# Task instructions
The line that contains "adder cells (fa/ha/maj),35,35" and all lines following it to the end of the data below: set these down exactly, and nothing besides.

___ Material provided

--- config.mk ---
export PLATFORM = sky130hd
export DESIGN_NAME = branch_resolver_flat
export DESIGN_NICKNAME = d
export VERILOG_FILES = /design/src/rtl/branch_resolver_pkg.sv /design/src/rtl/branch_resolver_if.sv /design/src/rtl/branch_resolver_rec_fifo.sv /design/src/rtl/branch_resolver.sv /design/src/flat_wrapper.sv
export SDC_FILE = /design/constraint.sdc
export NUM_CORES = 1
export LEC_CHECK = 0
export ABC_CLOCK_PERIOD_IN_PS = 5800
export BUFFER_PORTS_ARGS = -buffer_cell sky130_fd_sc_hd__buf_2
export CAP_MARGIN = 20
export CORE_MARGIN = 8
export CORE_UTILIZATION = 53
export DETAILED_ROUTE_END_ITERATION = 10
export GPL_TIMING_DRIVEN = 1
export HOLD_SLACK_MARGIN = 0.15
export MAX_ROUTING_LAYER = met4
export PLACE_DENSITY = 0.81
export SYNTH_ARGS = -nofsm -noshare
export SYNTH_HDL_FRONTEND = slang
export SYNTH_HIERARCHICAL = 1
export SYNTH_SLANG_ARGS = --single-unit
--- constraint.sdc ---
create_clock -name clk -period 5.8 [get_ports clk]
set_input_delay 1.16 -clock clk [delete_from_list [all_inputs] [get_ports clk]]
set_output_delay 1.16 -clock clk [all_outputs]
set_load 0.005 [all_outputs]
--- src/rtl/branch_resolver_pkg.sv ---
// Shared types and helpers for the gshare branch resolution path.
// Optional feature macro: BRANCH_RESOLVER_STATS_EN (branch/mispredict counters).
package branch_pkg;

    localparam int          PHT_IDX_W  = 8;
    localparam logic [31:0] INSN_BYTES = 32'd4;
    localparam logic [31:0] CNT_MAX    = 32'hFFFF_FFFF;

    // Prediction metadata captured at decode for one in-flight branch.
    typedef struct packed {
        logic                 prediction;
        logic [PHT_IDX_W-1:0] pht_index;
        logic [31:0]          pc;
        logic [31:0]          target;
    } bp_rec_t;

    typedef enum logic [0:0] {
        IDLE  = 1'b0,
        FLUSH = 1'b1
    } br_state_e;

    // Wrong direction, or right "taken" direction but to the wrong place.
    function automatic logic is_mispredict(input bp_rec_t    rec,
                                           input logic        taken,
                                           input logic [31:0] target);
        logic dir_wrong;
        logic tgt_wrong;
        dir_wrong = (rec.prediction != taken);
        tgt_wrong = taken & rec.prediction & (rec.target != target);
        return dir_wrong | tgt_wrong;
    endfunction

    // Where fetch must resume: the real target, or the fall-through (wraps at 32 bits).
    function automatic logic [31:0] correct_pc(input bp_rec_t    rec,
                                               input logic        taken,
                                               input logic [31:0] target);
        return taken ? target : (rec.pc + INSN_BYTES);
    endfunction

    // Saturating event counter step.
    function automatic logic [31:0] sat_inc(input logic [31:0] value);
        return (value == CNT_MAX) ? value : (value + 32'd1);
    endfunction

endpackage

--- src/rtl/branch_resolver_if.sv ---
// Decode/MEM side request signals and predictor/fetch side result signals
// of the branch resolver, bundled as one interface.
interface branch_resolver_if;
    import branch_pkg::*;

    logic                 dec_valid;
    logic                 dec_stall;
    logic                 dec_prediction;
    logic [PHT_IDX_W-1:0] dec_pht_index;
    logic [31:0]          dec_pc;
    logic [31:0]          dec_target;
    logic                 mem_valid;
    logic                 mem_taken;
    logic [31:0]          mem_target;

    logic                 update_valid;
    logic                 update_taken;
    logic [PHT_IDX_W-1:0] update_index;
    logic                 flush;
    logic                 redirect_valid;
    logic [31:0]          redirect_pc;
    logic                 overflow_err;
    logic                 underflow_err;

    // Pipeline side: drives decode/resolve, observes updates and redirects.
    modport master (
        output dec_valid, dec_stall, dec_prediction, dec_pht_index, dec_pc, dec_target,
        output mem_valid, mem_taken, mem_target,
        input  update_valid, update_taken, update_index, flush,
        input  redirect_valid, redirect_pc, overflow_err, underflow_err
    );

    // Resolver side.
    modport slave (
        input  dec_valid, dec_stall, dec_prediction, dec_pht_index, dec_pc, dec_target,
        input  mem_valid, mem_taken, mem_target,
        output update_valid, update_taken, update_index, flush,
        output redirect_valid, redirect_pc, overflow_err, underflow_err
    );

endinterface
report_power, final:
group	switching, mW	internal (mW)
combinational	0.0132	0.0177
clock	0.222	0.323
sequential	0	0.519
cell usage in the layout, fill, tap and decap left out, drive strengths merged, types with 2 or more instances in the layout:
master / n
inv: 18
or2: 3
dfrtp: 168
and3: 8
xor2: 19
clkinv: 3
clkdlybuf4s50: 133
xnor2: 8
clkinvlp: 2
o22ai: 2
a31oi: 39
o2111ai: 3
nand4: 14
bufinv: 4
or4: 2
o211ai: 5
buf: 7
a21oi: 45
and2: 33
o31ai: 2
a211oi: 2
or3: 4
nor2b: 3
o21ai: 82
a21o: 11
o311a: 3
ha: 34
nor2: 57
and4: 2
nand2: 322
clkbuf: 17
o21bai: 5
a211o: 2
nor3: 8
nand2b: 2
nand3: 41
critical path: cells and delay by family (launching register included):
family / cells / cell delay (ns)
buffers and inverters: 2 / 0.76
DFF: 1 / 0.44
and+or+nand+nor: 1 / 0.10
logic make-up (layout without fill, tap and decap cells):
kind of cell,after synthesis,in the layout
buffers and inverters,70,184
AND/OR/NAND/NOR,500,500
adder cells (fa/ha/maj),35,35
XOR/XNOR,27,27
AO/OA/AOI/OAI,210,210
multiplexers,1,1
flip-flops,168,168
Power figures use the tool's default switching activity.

______

# Completed exercise
adder cells (fa/ha/maj),35,35
XOR/XNOR,27,27
AO/OA/AOI/OAI,210,210
multiplexers,1,1
flip-flops,168,168
Power figures use the tool's default switching activity.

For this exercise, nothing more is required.